Some
bloggers take Montaigne as their patron saint but John Updike deserves a place
in that Parthenon. Updike was such a prolific writer that he inspired envy – “a
penis with a thesaurus” was one cruel comment. Not for nothing perhaps was the
male hero in his long-running series of novels about small-town America named
“Rabbit”!
Like a
blogger, everything he did seemed to turn into published prose – or verse.
And, in a
typical pre-emptive strike on biographers, he actually published an
autobiography “Self-Consciousness” so frank about, for example, his ailments
that, as he put it, “it was criticised as a parading of my wounds”. But, as the
first of the book reviews which formed his 2007 collection “Due Considerations”
puts it, “the wounds were mine to parade and not some callow inquisitor’s”.
I know all
this because I have just brought home from Bucharest’s English bookshop a
lovely hardback edition of that collection - coming in at 700 pages.
My blog’s
masthead has a ringing statement that a post of several years back is as good
as yesterday’s. But the architecture of blogs honours only the most recent.

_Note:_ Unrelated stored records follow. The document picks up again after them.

### src/rtl/dpll_pkg.sv
// ---------------------------------------------------------------------------
// dpll_pkg
// Shared types and default constants for the DPLL divider loop controller.
//   state_t : lock state machine encoding (IDLE=0, ACQUIRE=1, TRACK=2)
//   req_t   : pending ratio-step request (NONE, INC, DEC)
//   DEF_*   : default parameter values used by the controller
//   req_merge() : combines a held request with a newly raised one
// ---------------------------------------------------------------------------
package dpll_pkg;

  typedef enum logic [1:0] {
    IDLE    = 2'd0,
    ACQUIRE = 2'd1,
    TRACK   = 2'd2
  } state_t;

  typedef enum logic [1:0] {
    NONE = 2'd0,
    INC  = 2'd1,
    DEC  = 2'd2
  } req_t;

  localparam int DEF_N_W         = 4;
  localparam int DEF_N_NOM       = 6;
  localparam int DEF_N_MIN       = 3;
  localparam int DEF_N_MAX       = 12;
  localparam int DEF_K_MAX       = 8;
  localparam int DEF_LOCK_CNT    = 16;
  localparam int DEF_UNLOCK_MISS = 3;

  // A repeat of the held direction is dropped; the opposite direction
  // cancels the held request so the two overflows net out to nothing.
  function automatic req_t req_merge(input req_t held, input req_t incoming);
    req_t result;
    result = held;
    if (incoming != NONE) begin
      if (held == NONE) begin
        result = incoming;
      end else if (held != incoming) begin
        result = NONE;
      end
    end
    return result;
  endfunction

endpackage

### src/rtl/dpll_divider_ctrl_if.sv
// ---------------------------------------------------------------------------
// dpll_divider_ctrl_if
// Bundles the loop-side signals of the divider controller.
//   enable    : loop enable level
//   pd_up     : phase-detector "too slow" pulse
//   pd_dn     : phase-detector "too fast" pulse
//   div_wrap  : divider reload pulse
//   div_n     : divide ratio to the divider
//   div_load  : strobe when div_n takes a new value
//   locked    : loop is in TRACK
//   saturated : sticky flag, a step hit a ratio limit
//   state     : FSM state for debug
// Modports: master drives the loop inputs, slave is the controller.
// ---------------------------------------------------------------------------
interface dpll_divider_ctrl_if #(
  parameter int N_W = 4
) ();

  logic           enable;
  logic           pd_up;
  logic           pd_dn;
  logic           div_wrap;
  logic [N_W-1:0] div_n;
  logic           div_load;
  logic           locked;
  logic           saturated;
  logic [1:0]     state;

  modport master (
    output enable, pd_up, pd_dn, div_wrap,
    input  div_n, div_load, locked, saturated, state
  );

  modport slave (
    input  enable, pd_up, pd_dn, div_wrap,
    output div_n, div_load, locked, saturated, state
  );

endinterface

### src/rtl/dpll_k_counter.sv
// ---------------------------------------------------------------------------
// dpll_k_counter
// Signed up/down accumulator for phase-detector pulses. When the count would
// reach +K_MAX or -K_MAX the matching overflow flag fires combinationally for
// that cycle and the count returns to 0 on the same edge.
//   clk, reset : clock, async active-high reset
//   up, dn     : single-cycle pulses; both or neither hold the count
//   clr        : synchronous clear, also suppresses overflow flags
//   ovf_pos    : count reaches +K_MAX this edge
//   ovf_neg    : count reaches -K_MAX this edge
// ---------------------------------------------------------------------------
module dpll_k_counter #(
  parameter int K_MAX = 8
) (
  input  logic clk,
  input  logic reset,
  input  logic up,
  input  logic dn,
  input  logic clr,
  output logic ovf_pos,
  output logic ovf_neg
);

  localparam int KW = $clog2(K_MAX) + 2;
  localparam logic signed [KW-1:0] K_TOP = KW'(K_MAX - 1);
  localparam logic signed [KW-1:0] K_BOT = KW'(1 - K_MAX);

  logic signed [KW-1:0] count;
  logic                 step_up;
  logic                 step_dn;

  // Simultaneous up and dn cancel each other before anything is counted.
  assign step_up = up && !dn;
  assign step_dn = dn && !up;

  // The overflow is flagged on the edge that would land on the limit, so the
  // stored count never actually holds +/-K_MAX.
  assign ovf_pos = !clr && step_up && (count == K_TOP);
  assign ovf_neg = !clr && step_dn && (count == K_BOT);

  // Accumulator: clear has priority, an overflow restarts from zero,
  // otherwise follow the net pulse direction.
  always_ff @(posedge clk or posedge reset) begin
    if (reset) begin
      count <= '0;
    end else if (clr || ovf_pos || ovf_neg) begin
      count <= '0;
    end else if (step_up) begin
      count <= count + KW'(1);
    end else if (step_dn) begin
      count <= count - KW'(1);
    end
  end

endmodule

### src/rtl/dpll_divider_ctrl.sv
// ---------------------------------------------------------------------------
// dpll_divider_ctrl
// Loop controller for the DPLL programmable divider. Integrates phase-detector
// pulses in a K-counter, turns each overflow into a pending +/-1 ratio step,
// applies the step only at a divider wrap, and runs the acquire/track lock FSM.
//   clk, reset : clock, async active-high reset
//   bus        : dpll_divider_ctrl_if.slave (enable, pd_up, pd_dn, div_wrap in;
//                div_n, div_load, locked, saturated, state out)
// ---------------------------------------------------------------------------
module dpll_divider_ctrl
  import dpll_pkg::*;
#(
  parameter int N_W         = DEF_N_W,
  parameter int N_NOM       = DEF_N_NOM,
  parameter int N_MIN       = DEF_N_MIN,
  parameter int N_MAX       = DEF_N_MAX,
  parameter int K_MAX       = DEF_K_MAX,
  parameter int LOCK_CNT    = DEF_LOCK_CNT,
  parameter int UNLOCK_MISS = DEF_UNLOCK_MISS
) (
  input logic               clk,
  input logic               reset,
  dpll_divider_ctrl_if.slave bus
);

  localparam int QW = $clog2(LOCK_CNT + 1);
  localparam int MW = $clog2(UNLOCK_MISS + 1);

  localparam logic [N_W-1:0] N_NOM_V    = N_W'(N_NOM);
  localparam logic [N_W-1:0] N_MIN_V    = N_W'(N_MIN);
  localparam logic [N_W-1:0] N_MAX_V    = N_W'(N_MAX);
  localparam logic [QW-1:0]  LOCK_V     = QW'(LOCK_CNT);
  localparam logic [QW-1:0]  LOCK_LAST  = QW'(LOCK_CNT - 1);
  localparam logic [MW-1:0]  MISS_LAST  = MW'(UNLOCK_MISS - 1);

  state_t         state_q;
  req_t           pending_q;
  logic [N_W-1:0] div_n_q;
  logic           div_load_q;
  logic           locked_q;
  logic           saturated_q;
  logic [QW-1:0]  quiet_q;
  logic [MW-1:0]  miss_q;

  logic active;
  logic k_clr;
  logic ovf_pos;
  logic ovf_neg;
  logic wrap;
  logic step_ok;
  logic applied;
  logic blocked;
  logic quiet_wrap;
  logic quiet_hit;
  logic miss_hit;
  req_t k_req;
  req_t pend_next;

  // The loop only integrates while running and enabled; a disable edge
  // clears the counter together with everything else.
  assign active = (state_q != IDLE) && bus.enable;
  assign k_clr  = !active;

  dpll_k_counter #(
    .K_MAX (K_MAX)
  ) u_kcnt (
    .clk     (clk),
    .reset   (reset),
    .up      (bus.pd_up),
    .dn      (bus.pd_dn),
    .clr     (k_clr),
    .ovf_pos (ovf_pos),
    .ovf_neg (ovf_neg)
  );

  // Decode this cycle's wrap outcome from the request held before the edge.
  // A positive overflow means the divided clock is too slow, so the period
  // shortens (DEC); a negative overflow lengthens it (INC). A request raised
  // on a wrap edge is merged against NONE so it waits for the next wrap.
  always_comb begin
    k_req   = NONE;
    step_ok = 1'b0;
    if (ovf_pos) begin
      k_req = DEC;
    end else if (ovf_neg) begin
      k_req = INC;
    end
    if (pending_q == INC) begin
      step_ok = (div_n_q < N_MAX_V);
    end else if (pending_q == DEC) begin
      step_ok = (div_n_q > N_MIN_V);
    end
    wrap       = active && bus.div_wrap;
    applied    = wrap && (pending_q != NONE) && step_ok;
    blocked    = wrap && (pending_q != NONE) && !step_ok;
    quiet_wrap = wrap && !applied;
    quiet_hit  = quiet_wrap && (quiet_q == LOCK_LAST);
    miss_hit   = applied && (state_q == TRACK) && (miss_q == MISS_LAST);
    pend_next  = req_merge(wrap ? NONE : pending_q, k_req);
  end

  // Lock FSM together with the ratio register, pending request and the
  // quiet/miss counters. Every output is registered here so div_n and
  // div_load change on the same edge as the decision that drives them.
  always_ff @(posedge clk or posedge reset) begin
    if (reset) begin
      state_q     <= IDLE;
      pending_q   <= NONE;
      div_n_q     <= N_NOM_V;
      div_load_q  <= 1'b0;
      locked_q    <= 1'b0;
      saturated_q <= 1'b0;
      quiet_q     <= '0;
      miss_q      <= '0;
    end else begin
      div_load_q <= 1'b0;
      case (state_q)
        IDLE: begin
          div_n_q     <= N_NOM_V;
          pending_q   <= NONE;
          quiet_q     <= '0;
          miss_q      <= '0;
          saturated_q <= 1'b0;
          locked_q    <= 1'b0;
          if (bus.enable) begin
            state_q <= ACQUIRE;
          end
        end
        default: begin
          if (!bus.enable) begin
            // Fall back to the nominal ratio; strobe only if it moves.
            state_q     <= IDLE;
            locked_q    <= 1'b0;
            div_n_q     <= N_NOM_V;
            div_load_q  <= (div_n_q != N_NOM_V);
            pending_q   <= NONE;
            quiet_q     <= '0;
            miss_q      <= '0;
            saturated_q <= 1'b0;
          end else begin
            pending_q <= pend_next;
            if (applied) begin
              div_n_q    <= (pending_q == INC) ? div_n_q + N_W'(1)
                                               : div_n_q - N_W'(1);
              div_load_q <= 1'b1;
              quiet_q    <= '0;
            end else if (quiet_wrap && (quiet_q < LOCK_V)) begin
              quiet_q <= quiet_q + QW'(1);
            end
            if (blocked) begin
              saturated_q <= 1'b1;
            end
            if (state_q == ACQUIRE) begin
              if (quiet_hit) begin
                state_q  <= TRACK;
                locked_q <= 1'b1;
                miss_q   <= '0;
              end
            end else begin
              if (quiet_hit) begin
                miss_q <= '0;
              end else if (applied) begin
                miss_q <= miss_q + MW'(1);
                if (miss_hit) begin
                  state_q  <= ACQUIRE;
                  locked_q <= 1'b0;
                end
              end
            end
          end
        end
      endcase
    end
  end

  assign bus.div_n     = div_n_q;
  assign bus.div_load  = div_load_q;
  assign bus.locked    = locked_q;
  assign bus.saturated = saturated_q;
  assign bus.state     = state_q;

  // A nominal ratio outside the legal window cannot be driven safely.
  a_nom_legal: assert property (@(posedge clk) disable iff (reset)
    (N_NOM >= N_MIN) && (N_NOM <= N_MAX))
    else $error("N_NOM outside [N_MIN, N_MAX]");

endmodule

In a spirit of defiance I have therefore, in the
past few months, been preparing a book version of the last year’s posts – with
a preface and introduction which celebrate blogging as a modern version
It will be available here in a day or so…….I thought of calling it
“Chairman Ron’s Collected Thoughts”
(as my own preemptive strike on sarcastic friends) – but settled instead on “In Praise of Doubt”. Of course such an
endeavour smacks of egocentricity – but bear in mind that one of the purposes of the blog is to give (posterity?) a sense of what
it was like to be in the skin of an engaged man of second half of the 20th
century…..
Rereading
one’s posts of the past year or so is a salutary experience – the book’s Introduction
gives an overview of the subjects treated
over the period so I thought it would be useful here to identify the books which had engaged my interest
sufficiently for me to devote a post to them during the year. I was fairly
critical of five -
Why Nations Fail
– by a couple of American academics
Stand and
Deliver – a rather superficial and angry analysis of how the British system
of public management could be improved. In a long line of such critiques….
The
Tyranny of Experts – by a World Banker who’s had enough…
Amateus Etzioni’s
autobiography “My Brother’s Keeper”
How
Good Can We Be? By a well-read British journalist - Will Hutton
But very
positive about the others which, now that I see them listed, form a fairly
formidable list -
The
Capitalism Papers by Jerry Mander
Democracy
Incorporated by Sheldon Wolin
Buying
Time – the delayed crisis of democratic capitalism; by Wolfgang Streeck
Reinventing Organizations:
A Guide to Creating Organizations Inspired by the Next Stage of Human
Consciousness by Frederic Laloux
The Puritan
Gift – a lovely book by a couple of octogenarians about the fall of
American capitalism
Cooperatives
– a post about a couple of books
Our
Carbon Democracy – a very thoughtful book by an anthropologist
The
Confidence Trap by David Runciman
Some light
relief was brought by -
The
Scots’ Crisis of Confidence Carol Craig
What you
really need to know about the internet by John Naughton
Peeling the Onion
Guenther Grass’ so poetic autobiography
The World
of Yesterday by Stefan Zweig
Key
Books of the Century was an important series in which I tried to identify
texts which had made an impact on our thinking – many of which have echoes
today….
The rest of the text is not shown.